WHAT IS REQUIRED - Please state how many lines of the listing contain the word "delay", giving the number by itself.

LISTED RECORDS -
----------
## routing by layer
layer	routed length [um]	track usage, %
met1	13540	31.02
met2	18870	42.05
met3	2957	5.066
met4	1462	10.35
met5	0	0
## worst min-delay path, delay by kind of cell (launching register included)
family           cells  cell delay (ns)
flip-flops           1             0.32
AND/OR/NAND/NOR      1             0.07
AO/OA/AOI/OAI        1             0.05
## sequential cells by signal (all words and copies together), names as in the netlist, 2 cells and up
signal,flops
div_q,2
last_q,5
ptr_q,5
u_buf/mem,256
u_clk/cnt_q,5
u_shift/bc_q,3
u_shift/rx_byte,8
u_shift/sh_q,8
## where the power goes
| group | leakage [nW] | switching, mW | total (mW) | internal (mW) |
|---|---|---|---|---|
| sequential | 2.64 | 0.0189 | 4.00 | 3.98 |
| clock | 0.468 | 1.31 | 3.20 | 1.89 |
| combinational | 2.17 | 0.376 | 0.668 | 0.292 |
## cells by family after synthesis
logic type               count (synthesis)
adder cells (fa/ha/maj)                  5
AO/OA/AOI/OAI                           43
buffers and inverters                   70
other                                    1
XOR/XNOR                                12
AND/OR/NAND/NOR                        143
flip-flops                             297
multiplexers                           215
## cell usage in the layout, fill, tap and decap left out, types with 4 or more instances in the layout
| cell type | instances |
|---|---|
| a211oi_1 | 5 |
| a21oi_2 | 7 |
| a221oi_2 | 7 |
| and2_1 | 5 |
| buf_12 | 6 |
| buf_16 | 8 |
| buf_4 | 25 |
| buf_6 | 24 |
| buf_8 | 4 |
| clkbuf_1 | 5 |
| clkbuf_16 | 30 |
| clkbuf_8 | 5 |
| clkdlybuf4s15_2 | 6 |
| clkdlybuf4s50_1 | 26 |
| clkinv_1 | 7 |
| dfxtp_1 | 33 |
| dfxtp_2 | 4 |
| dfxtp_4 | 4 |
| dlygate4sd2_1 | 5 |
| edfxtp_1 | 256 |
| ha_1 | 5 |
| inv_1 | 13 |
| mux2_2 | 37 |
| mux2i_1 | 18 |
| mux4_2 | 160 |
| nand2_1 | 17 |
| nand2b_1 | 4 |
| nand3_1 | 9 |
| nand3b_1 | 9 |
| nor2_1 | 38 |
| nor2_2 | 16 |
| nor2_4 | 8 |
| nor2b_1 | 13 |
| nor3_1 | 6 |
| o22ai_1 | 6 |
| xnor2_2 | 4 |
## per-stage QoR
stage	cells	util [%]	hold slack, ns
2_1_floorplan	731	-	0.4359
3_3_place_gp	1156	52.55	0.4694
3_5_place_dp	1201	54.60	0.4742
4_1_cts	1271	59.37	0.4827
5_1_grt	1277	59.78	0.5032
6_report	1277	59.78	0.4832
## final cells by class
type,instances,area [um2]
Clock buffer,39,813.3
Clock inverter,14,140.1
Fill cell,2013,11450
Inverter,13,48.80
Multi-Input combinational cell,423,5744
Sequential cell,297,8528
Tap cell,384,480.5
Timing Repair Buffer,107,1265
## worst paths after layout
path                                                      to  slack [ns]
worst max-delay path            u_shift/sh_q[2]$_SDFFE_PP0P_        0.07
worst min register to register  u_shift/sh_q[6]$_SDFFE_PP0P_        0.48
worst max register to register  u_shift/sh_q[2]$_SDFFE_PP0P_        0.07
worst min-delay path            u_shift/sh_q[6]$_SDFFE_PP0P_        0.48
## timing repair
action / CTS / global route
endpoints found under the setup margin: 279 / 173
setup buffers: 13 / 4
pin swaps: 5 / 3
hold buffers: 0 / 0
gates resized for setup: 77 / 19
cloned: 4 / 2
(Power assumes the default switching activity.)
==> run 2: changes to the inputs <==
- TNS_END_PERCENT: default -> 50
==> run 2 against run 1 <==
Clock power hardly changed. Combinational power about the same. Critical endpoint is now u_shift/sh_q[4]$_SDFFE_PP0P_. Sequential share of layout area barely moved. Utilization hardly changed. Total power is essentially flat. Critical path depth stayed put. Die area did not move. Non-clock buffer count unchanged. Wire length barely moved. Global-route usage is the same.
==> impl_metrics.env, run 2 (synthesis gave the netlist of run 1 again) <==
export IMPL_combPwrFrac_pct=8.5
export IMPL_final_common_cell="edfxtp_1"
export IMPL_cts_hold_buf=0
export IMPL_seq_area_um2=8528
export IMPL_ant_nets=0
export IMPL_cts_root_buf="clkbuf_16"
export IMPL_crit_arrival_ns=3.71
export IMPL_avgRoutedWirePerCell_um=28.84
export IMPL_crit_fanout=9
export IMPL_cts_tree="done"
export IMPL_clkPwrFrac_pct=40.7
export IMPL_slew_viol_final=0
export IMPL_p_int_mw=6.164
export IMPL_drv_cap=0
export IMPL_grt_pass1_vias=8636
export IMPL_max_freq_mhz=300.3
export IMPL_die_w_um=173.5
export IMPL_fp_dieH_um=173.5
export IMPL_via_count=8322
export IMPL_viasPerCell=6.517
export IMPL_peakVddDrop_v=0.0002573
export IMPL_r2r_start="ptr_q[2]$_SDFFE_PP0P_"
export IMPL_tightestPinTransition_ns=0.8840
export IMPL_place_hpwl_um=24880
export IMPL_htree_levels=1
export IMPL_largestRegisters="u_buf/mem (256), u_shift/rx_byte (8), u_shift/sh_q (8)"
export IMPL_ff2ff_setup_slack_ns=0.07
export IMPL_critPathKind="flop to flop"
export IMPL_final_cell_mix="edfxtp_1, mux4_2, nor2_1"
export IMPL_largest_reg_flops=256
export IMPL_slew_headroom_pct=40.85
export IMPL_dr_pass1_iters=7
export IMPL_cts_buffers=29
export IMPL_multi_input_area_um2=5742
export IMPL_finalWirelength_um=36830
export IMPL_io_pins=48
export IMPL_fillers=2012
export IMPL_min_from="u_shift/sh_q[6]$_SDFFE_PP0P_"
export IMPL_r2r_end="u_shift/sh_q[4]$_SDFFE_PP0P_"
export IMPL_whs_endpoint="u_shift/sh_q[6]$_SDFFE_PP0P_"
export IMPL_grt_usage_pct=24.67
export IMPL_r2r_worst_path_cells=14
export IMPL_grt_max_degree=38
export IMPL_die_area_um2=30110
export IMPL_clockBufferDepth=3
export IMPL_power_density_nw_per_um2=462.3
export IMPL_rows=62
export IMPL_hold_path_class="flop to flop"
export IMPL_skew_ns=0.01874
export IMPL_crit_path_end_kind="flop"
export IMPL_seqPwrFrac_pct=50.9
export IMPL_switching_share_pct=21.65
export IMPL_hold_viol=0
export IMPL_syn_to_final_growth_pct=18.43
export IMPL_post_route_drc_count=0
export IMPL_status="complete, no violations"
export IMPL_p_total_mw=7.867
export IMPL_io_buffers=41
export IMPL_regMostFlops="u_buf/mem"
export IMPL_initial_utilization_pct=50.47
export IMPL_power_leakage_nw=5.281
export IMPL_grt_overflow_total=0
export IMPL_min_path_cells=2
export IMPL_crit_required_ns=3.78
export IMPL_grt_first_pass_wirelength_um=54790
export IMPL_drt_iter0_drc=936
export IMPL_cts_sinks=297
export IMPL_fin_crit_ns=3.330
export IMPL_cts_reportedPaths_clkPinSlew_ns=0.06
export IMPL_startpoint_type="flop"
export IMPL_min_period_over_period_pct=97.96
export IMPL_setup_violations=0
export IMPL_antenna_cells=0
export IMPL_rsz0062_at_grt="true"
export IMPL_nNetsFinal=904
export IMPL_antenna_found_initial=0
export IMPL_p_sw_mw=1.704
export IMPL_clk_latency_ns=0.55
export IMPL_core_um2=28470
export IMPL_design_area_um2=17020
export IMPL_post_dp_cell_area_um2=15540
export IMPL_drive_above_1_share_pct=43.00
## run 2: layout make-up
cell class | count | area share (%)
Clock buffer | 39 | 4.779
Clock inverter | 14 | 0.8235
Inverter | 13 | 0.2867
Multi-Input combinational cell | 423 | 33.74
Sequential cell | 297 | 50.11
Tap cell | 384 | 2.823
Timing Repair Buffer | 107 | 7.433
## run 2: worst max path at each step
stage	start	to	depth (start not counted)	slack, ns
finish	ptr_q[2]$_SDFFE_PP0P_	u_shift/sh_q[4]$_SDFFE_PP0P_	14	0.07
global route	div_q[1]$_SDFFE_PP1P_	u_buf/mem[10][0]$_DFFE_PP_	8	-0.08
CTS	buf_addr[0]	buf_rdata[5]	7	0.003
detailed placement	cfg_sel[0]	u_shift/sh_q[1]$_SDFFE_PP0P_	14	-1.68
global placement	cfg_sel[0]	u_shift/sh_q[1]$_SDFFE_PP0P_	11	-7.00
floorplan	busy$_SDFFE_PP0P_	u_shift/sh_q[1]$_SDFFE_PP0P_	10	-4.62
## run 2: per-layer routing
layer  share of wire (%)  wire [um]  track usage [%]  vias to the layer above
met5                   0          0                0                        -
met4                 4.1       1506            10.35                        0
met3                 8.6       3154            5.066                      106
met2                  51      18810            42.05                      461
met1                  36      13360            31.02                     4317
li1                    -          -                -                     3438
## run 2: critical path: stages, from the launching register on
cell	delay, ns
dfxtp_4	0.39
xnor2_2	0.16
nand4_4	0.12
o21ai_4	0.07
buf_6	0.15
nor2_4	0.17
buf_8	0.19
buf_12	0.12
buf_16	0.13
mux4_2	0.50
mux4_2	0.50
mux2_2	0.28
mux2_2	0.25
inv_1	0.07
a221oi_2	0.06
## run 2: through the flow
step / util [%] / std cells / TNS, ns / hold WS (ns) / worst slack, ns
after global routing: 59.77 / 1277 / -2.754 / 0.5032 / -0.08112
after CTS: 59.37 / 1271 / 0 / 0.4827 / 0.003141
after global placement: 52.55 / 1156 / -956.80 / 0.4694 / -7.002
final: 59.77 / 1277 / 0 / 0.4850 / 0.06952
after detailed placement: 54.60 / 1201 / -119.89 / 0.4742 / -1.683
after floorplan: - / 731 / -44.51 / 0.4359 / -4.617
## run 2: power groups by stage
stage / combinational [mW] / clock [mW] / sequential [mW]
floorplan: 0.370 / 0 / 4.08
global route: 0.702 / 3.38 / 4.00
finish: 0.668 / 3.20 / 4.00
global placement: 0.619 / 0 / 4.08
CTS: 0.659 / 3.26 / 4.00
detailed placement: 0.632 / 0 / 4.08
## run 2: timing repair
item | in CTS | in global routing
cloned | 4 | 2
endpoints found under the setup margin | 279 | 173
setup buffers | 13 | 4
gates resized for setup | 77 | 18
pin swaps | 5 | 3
----------
EXERCISE ANSWER - 5